By the mid-1980s, she had not only the column in The Village Voice, but a column in Vogue magazine and a column in Playboy magazine, the first ever by a woman about women. She continued to produce books based on her columns into the mid 1990s, while becoming a writer for television with Kate and Allie, then moving to Hollywood, where she worked on Dear John. In 1986, she wrote a play, A Girl's Guide to Chaos that was also published as a book.

The New York Times said of her that "Like Dorothy Parker, Ms. Heimel is an urban romantic with a scathing X-ray vision that penetrates her most deeply cherished fantasies." Douglas Adams said she was "like P.G. Wodehouse if he wrote about sex".

Kirkus summed them up in a review of If You Leave Me, Can I Come Too?: "in addition to the saucy insights on the so-called war between the sexes, the wry disbelief of the potential for living anywhere except Manhattan, and the cynical acceptance of the inevitability of aging that marked her previous compilations (Get Your Tongue Out Of My Mouth, I'm Kissing You Good-Bye!, 1993, etc.), Heimel now feels confident enough to offer her kinder, gentler side as well."

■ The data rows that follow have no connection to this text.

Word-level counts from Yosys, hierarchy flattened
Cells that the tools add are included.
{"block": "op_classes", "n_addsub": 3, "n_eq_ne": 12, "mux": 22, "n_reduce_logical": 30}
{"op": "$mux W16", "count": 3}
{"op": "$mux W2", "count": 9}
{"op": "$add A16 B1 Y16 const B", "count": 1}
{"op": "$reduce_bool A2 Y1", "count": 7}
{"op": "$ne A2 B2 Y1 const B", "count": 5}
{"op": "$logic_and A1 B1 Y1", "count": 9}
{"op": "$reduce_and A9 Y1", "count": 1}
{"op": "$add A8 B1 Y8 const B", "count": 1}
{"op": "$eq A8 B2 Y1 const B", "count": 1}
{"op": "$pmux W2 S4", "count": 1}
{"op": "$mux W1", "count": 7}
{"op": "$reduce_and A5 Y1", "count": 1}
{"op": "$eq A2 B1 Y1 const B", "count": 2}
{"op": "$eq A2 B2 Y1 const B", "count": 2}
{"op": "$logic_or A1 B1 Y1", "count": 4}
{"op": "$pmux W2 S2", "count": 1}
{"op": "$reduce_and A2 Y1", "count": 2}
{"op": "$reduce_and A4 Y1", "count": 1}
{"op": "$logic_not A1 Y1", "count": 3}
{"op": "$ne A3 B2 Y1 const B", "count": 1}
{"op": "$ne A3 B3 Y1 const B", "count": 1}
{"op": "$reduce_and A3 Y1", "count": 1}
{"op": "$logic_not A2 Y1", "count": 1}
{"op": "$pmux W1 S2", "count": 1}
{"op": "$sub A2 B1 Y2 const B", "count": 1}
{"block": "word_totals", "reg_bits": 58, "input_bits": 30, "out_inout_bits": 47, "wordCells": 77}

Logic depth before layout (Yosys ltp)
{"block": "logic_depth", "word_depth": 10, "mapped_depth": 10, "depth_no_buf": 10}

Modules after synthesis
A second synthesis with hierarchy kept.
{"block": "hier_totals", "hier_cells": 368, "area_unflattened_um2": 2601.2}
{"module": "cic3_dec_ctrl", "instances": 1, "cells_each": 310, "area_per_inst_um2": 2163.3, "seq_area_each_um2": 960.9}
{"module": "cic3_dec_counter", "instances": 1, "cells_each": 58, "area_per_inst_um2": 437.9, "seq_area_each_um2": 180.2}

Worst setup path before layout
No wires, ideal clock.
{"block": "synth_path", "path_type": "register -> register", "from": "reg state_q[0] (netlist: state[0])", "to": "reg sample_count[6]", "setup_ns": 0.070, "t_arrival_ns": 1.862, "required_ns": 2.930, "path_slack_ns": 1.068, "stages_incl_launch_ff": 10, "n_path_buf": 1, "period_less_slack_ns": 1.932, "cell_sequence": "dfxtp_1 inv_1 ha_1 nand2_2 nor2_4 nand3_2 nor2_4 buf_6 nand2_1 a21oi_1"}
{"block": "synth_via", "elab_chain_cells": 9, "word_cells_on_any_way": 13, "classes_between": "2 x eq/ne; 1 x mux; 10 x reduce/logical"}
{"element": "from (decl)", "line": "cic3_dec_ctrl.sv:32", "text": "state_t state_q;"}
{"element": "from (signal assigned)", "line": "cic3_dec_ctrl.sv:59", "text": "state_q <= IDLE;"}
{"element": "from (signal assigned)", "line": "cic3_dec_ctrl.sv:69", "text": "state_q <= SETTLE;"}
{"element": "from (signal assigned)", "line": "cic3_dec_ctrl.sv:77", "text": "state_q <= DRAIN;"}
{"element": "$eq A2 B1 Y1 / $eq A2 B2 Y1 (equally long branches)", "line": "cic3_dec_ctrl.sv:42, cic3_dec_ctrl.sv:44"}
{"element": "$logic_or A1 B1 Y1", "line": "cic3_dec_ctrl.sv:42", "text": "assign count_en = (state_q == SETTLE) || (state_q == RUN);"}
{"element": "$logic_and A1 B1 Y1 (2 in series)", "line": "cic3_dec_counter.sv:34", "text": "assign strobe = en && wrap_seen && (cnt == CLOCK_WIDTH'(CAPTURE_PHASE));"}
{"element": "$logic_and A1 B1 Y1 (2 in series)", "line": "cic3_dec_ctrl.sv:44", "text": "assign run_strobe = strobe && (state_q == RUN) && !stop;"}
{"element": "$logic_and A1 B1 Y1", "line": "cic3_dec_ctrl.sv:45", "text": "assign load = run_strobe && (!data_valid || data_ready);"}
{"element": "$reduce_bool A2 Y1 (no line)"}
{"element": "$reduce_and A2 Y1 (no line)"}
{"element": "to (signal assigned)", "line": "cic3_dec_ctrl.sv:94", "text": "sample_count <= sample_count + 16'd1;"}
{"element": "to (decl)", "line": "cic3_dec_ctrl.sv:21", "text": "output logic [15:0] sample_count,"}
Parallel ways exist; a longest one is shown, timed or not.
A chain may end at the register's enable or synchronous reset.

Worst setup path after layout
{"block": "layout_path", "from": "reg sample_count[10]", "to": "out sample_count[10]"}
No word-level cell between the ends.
## src/rtl/popcount_pipe.sv

```systemverilog
// popcount_pipe: pipelined popcount of d (in_valid) giving q/disp=2q-WIDTH/gt_half/eq_half/out_valid after L+1 clocks, plus running disparity acc (clr clears it); defining POPCOUNT_ACC_SAT_EN makes acc saturate and adds the acc_sat clamp pulse
module popcount_pipe #(
  parameter int WIDTH = 8,
  parameter int ACC_W = 8,
  localparam int CW = $clog2(WIDTH + 1)
) (
  input  logic                    clk,
  input  logic                    rst,
  input  logic [WIDTH-1:0]        d,
  input  logic                    in_valid,
  input  logic                    clr,
  output logic [CW-1:0]           q,
  output logic signed [CW:0]      disp,
  output logic                    gt_half,
  output logic                    eq_half,
  output logic                    out_valid,
`ifdef POPCOUNT_ACC_SAT_EN
  output logic                    acc_sat,
`endif
  output logic signed [ACC_W-1:0] acc
);
  localparam int L = $clog2(WIDTH);
  logic [L:0] v;
  always_ff @(posedge clk) v <= rst ? '0 : (L + 1)'({v, in_valid});
  for (genvar k = 0; k <= L; k++) begin : lvl
    localparam int N = (WIDTH + (1 << k) - 1) >> k;
    localparam int W = k + 1 < CW ? k + 1 : CW;
    logic [N-1:0][W-1:0] s, nx;
    if (k == 0) begin : g_in
      assign nx = d;
    end else begin : g_add
      localparam int P = (WIDTH + (1 << (k - 1)) - 1) >> (k - 1);
      for (genvar i = 0; i < N; i++) begin : g_e
        if (2 * i + 1 < P) begin : g_pair
          assign nx[i] = W'(lvl[k-1].s[2*i]) + W'(lvl[k-1].s[2*i+1]);
        end else begin : g_odd
          assign nx[i] = W'(lvl[k-1].s[2*i]);
        end
      end
    end
    always_ff @(posedge clk) s <= rst ? '0 : nx;
  end
  logic [CW-1:0] sum;
  logic [CW:0] twice;
  assign sum = lvl[L].s[0];
  assign twice = {sum, 1'b0};
  always_ff @(posedge clk)
    if (rst) begin
      q <= '0;
      disp <= '0;
      gt_half <= 1'b0;
      eq_half <= 1'b0;
      out_valid <= 1'b0;
    end else begin
      out_valid <= v[L];
      if (v[L]) begin
        q <= sum;
        disp <= $signed(twice - (CW + 1)'(WIDTH));
        gt_half <= twice > (CW + 1)'(WIDTH);
        eq_half <= twice == (CW + 1)'(WIDTH);
      end
    end
  logic signed [ACC_W-1:0] base, inc;
  assign base = clr ? '0 : acc;
  assign inc = out_valid ? ACC_W'(disp) : '0;
`ifdef POPCOUNT_ACC_SAT_EN
  logic signed [ACC_W:0] wide;
  logic ovf;
  assign wide = (ACC_W + 1)'(base) + (ACC_W + 1)'(inc);
  assign ovf = wide[ACC_W] ^ wide[ACC_W-1];
  always_ff @(posedge clk)
    if (rst) begin
      acc <= '0;
      acc_sat <= 1'b0;
    end else begin
      acc <= ovf ? {wide[ACC_W], {(ACC_W - 1){~wide[ACC_W]}}} : wide[ACC_W-1:0];
      acc_sat <= ovf;
    end
`else
  always_ff @(posedge clk) acc <= rst ? '0 : base + inc;
`endif
endmodule

```
`src/rtl/inst_fetch_if.sv`:
```
// ---------------------------------------------------------------------------
// inst_fetch_if
// Bundles the instruction-fetch signals: the synchronous ROM read port, the
// downstream stall / flush controls and the IF/ID output triple.
//   rom_re_o    ROM read enable            (fetch unit -> ROM)
//   rom_addr_o  ROM word address           (fetch unit -> ROM)
//   rom_inst_i  ROM read data, 1-cycle lat (ROM -> fetch unit)
//   stall_i     decode cannot accept       (core -> fetch unit)
//   flush_i     redirect request           (core -> fetch unit)
//   flush_pc_i  redirect target            (core -> fetch unit)
//   valid_o     output carries live instr  (fetch unit -> decode)
//   inst_o      fetched instruction        (fetch unit -> decode)
//   pc_o        address of inst_o          (fetch unit -> decode)
// Modport master is the fetch unit, slave is its environment.
// ---------------------------------------------------------------------------
interface inst_fetch_if #(
    parameter int ADDR_W = 32,
    parameter int INST_W = 32
);
    logic              rom_re_o;
    logic [ADDR_W-1:0] rom_addr_o;
    logic [INST_W-1:0] rom_inst_i;
    logic              stall_i;
    logic              flush_i;
    logic [ADDR_W-1:0] flush_pc_i;
    logic              valid_o;
    logic [INST_W-1:0] inst_o;
    logic [ADDR_W-1:0] pc_o;

    modport master (
        output rom_re_o, rom_addr_o, valid_o, inst_o, pc_o,
        input  rom_inst_i, stall_i, flush_i, flush_pc_i
    );

    modport slave (
        input  rom_re_o, rom_addr_o, valid_o, inst_o, pc_o,
        output rom_inst_i, stall_i, flush_i, flush_pc_i
    );
endinterface

```
`src/rtl/inst_fetch.sv`:
```
// ---------------------------------------------------------------------------
// inst_fetch
// Instruction-fetch initiator in front of a synchronous (1-cycle latency)
// instruction ROM. Issues one word address per cycle, tracks the in-flight
// read, parks the returned word in a skid register while decode stalls, and
// redirects immediately on flush.
// Ports:
//   clk_i   system clock, rising edge
//   rst_ni  asynchronous active-low reset
//   bus     inst_fetch_if.master (ROM port, stall/flush, valid/inst/pc)
// ---------------------------------------------------------------------------
module inst_fetch #(
    parameter int                ADDR_W   = 32,
    parameter int                INST_W   = 32,
    parameter logic [ADDR_W-1:0] RESET_PC = 32'h0000_0000
) (
    input  logic          clk_i,
    input  logic          rst_ni,
    inst_fetch_if.master  bus
);

    logic [ADDR_W-1:0] pc_r;        // next sequential fetch address
    logic              req_vld_r;   // a ROM read was issued last cycle
    logic [ADDR_W-1:0] req_pc_r;    // address of that read
    logic              hold_r;      // HOLD mode: skid register is live
    logic [INST_W-1:0] hold_inst_r;
    logic [ADDR_W-1:0] hold_pc_r;

    logic              valid_s;
    logic [INST_W-1:0] inst_s;
    logic [ADDR_W-1:0] pc_s;
    logic              issue_s;
    logic              capture_s;
    logic [ADDR_W-1:0] addr_s;

    // Output select: the skid register wins; otherwise the ROM data of the
    // in-flight read is passed straight through.
    always_comb begin
        valid_s = 1'b0;
        inst_s  = {INST_W{1'b0}};
        pc_s    = {ADDR_W{1'b0}};
        if (hold_r) begin
            valid_s = 1'b1;
            inst_s  = hold_inst_r;
            pc_s    = hold_pc_r;
        end else if (req_vld_r) begin
            valid_s = 1'b1;
            inst_s  = bus.rom_inst_i;
            pc_s    = req_pc_r;
        end else begin
            valid_s = 1'b0;
        end
    end

    // Issue decision and address mux. A flush always issues; otherwise we
    // issue unless a live instruction is being stalled. The ROM clears its
    // data when not read, so a stalled word in RUN mode must be captured.
    always_comb begin
        issue_s   = bus.flush_i | ~(valid_s & bus.stall_i);
        capture_s = ~hold_r & valid_s & bus.stall_i & ~bus.flush_i;
        addr_s    = pc_r;
        if (bus.flush_i) begin
            addr_s = {bus.flush_pc_i[ADDR_W-1:2], 2'b00};
        end else begin
            addr_s = pc_r;
        end
    end

    // Read enable is forced low while reset is asserted; state is already
    // cleared asynchronously so the outputs below fall to zero as well.
    assign bus.rom_re_o   = issue_s & rst_ni;
    assign bus.rom_addr_o = addr_s;
    assign bus.valid_o    = valid_s;
    assign bus.inst_o     = inst_s;
    assign bus.pc_o       = pc_s;

    // Fetch state: every issue starts a new read and leaves HOLD (an issue
    // in HOLD means either the held word was accepted or a flush hit);
    // a stalled live word in RUN is moved into the skid register.
    always_ff @(posedge clk_i or negedge rst_ni) begin
        if (!rst_ni) begin
            pc_r        <= RESET_PC;
            req_vld_r   <= 1'b0;
            req_pc_r    <= {ADDR_W{1'b0}};
            hold_r      <= 1'b0;
            hold_inst_r <= {INST_W{1'b0}};
            hold_pc_r   <= {ADDR_W{1'b0}};
        end else if (issue_s) begin
            req_vld_r   <= 1'b1;
            req_pc_r    <= addr_s;
            pc_r        <= addr_s + ADDR_W'(4);
            hold_r      <= 1'b0;
        end else if (capture_s) begin
            hold_r      <= 1'b1;
            hold_inst_r <= bus.rom_inst_i;
            hold_pc_r   <= req_pc_r;
            req_vld_r   <= 1'b0;
        end else begin
            hold_r      <= hold_r;
        end
    end

endmodule
```
`src/flat_wrapper.sv`:
```
// flat-port wrapper written by rule: the top's interface ports become plain ports
module inst_fetch_flat 
#(
    parameter int                ADDR_W   = 32,
    parameter int                INST_W   = 32,
    parameter logic [ADDR_W-1:0] RESET_PC = 32'h0000_0000
)
  (clk_i, rst_ni, bus_rom_re_o, bus_rom_addr_o, bus_valid_o, bus_inst_o, bus_pc_o, bus_rom_inst_i, bus_stall_i, bus_flush_i, bus_flush_pc_i);
  inst_fetch_if #(.ADDR_W(ADDR_W), .INST_W(INST_W)) bus_i ();
  input  logic clk_i;
  input  logic rst_ni;
  output wire logic [$bits(bus_i.rom_re_o)-1:0] bus_rom_re_o;
  output wire logic [$bits(bus_i.rom_addr_o)-1:0] bus_rom_addr_o;
  output wire logic [$bits(bus_i.valid_o)-1:0] bus_valid_o;
  output wire logic [$bits(bus_i.inst_o)-1:0] bus_inst_o;
  output wire logic [$bits(bus_i.pc_o)-1:0] bus_pc_o;
  input wire logic [$bits(bus_i.rom_inst_i)-1:0] bus_rom_inst_i;
  input wire logic [$bits(bus_i.stall_i)-1:0] bus_stall_i;
  input wire logic [$bits(bus_i.flush_i)-1:0] bus_flush_i;
  input wire logic [$bits(bus_i.flush_pc_i)-1:0] bus_flush_pc_i;
  assign bus_rom_re_o = bus_i.rom_re_o;
  assign bus_rom_addr_o = bus_i.rom_addr_o;
  assign bus_valid_o = bus_i.valid_o;
  assign bus_inst_o = bus_i.inst_o;
  assign bus_pc_o = bus_i.pc_o;
  assign bus_i.rom_inst_i = bus_rom_inst_i;
  assign bus_i.stall_i = bus_stall_i;
  assign bus_i.flush_i = bus_flush_i;
  assign bus_i.flush_pc_i = bus_flush_pc_i;
  inst_fetch #(.ADDR_W(ADDR_W), .INST_W(INST_W), .RESET_PC(RESET_PC)) u_core (.clk_i(clk_i), .rst_ni(rst_ni), .bus(bus_i));
endmodule
```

Heimel stated in Advanced Sex Tips for Girls, her final book, that she was not accepted by the feminist movement; that being too sexy to be an academic feminist and too angry for "women's" magazines, she sometimes had difficulty finding outlets that would publish her work; and that for this reason, she accepted an offer to work for Playboy and was the writer of its "Women" column for decades from 1983. Her column was ended around 2000 when the editors of Playboy expressed concern that Heimel's feminist attitudes would put off male readers.

On writing Advanced Sex Tips nearly 20 years later, Heimel said that "The first one is kind of a how-to manual and the second one is kind of a why manual." Kirkus Reviews said of Advanced Sex Tips that "the beleaguered humorist’s sex life is not all that much better: she seems to prefer her pack of dogs". Publishers Weekly contrasted the two books: "Twenty years ago, Heimel's Sex Tips for Girls was a hot item for women with bad attitude; her down-and-dirty, irreverent take on male-female relations was a welcome relief, after eons of machismo and years of second-wave feminist struggle. Her sequel, however, is a mixed bag".

===Personal life===
Heimel was raised in Overbrook Park, Philadelphia; her mother was a secretary and her father was a pharmacist. She left home at 17 and lived in Center City. She worked as an artist's model before she found work at Philadelphia's Distant Drummer weekly newspaper. She met and married radio announcer and painter Steve Heimel, and they had a son, Brodie, in 1970. She separated from her husband after 18 months when he found work in Houston and she moved to England. After they separated, she lived with Brodie in communes and worked as a secretary and with "lefty social organizations" in London for three years and then moved to New York City. She later lived in Oakland CA, Coudersport PA and Los Angeles, and married and divorced Abe Opincar. She was a dog owner.

Cheryl Lavin wrote of her in a 1995 interview that "Loyal readers assume the "I" in Heimel's columns is Heimel ... They're partly right, partly wrong."

===Death===
Heimel died at age 70 on February 25, 2018 in Los Angeles.

==Works==

===Books===
- Sex Tips For Girls ISBN 9780671477257
- But Enough About You: Avoiding Fabulousness ISBN 9780671552640
- If You Can't Live without Me, Why Aren't You Dead Yet?! ISBN 0871134446
- Get Your Tongue out of My Mouth, I'm Kissing You Good-Bye! ISBN 0871135388
- If You Leave Me, Can I Come Too? ISBN 0871136031
- When the Phone Doesn't Ring, It'll Be Me! ISBN 9780871136343
- Advanced Sex Tips for Girls: This Time It's Personal ISBN 0684849224

===Plays===
- A Girl's Guide to Chaos (1986), directed by Wynn Handman, staged in New York, Chicago and Los Angeles.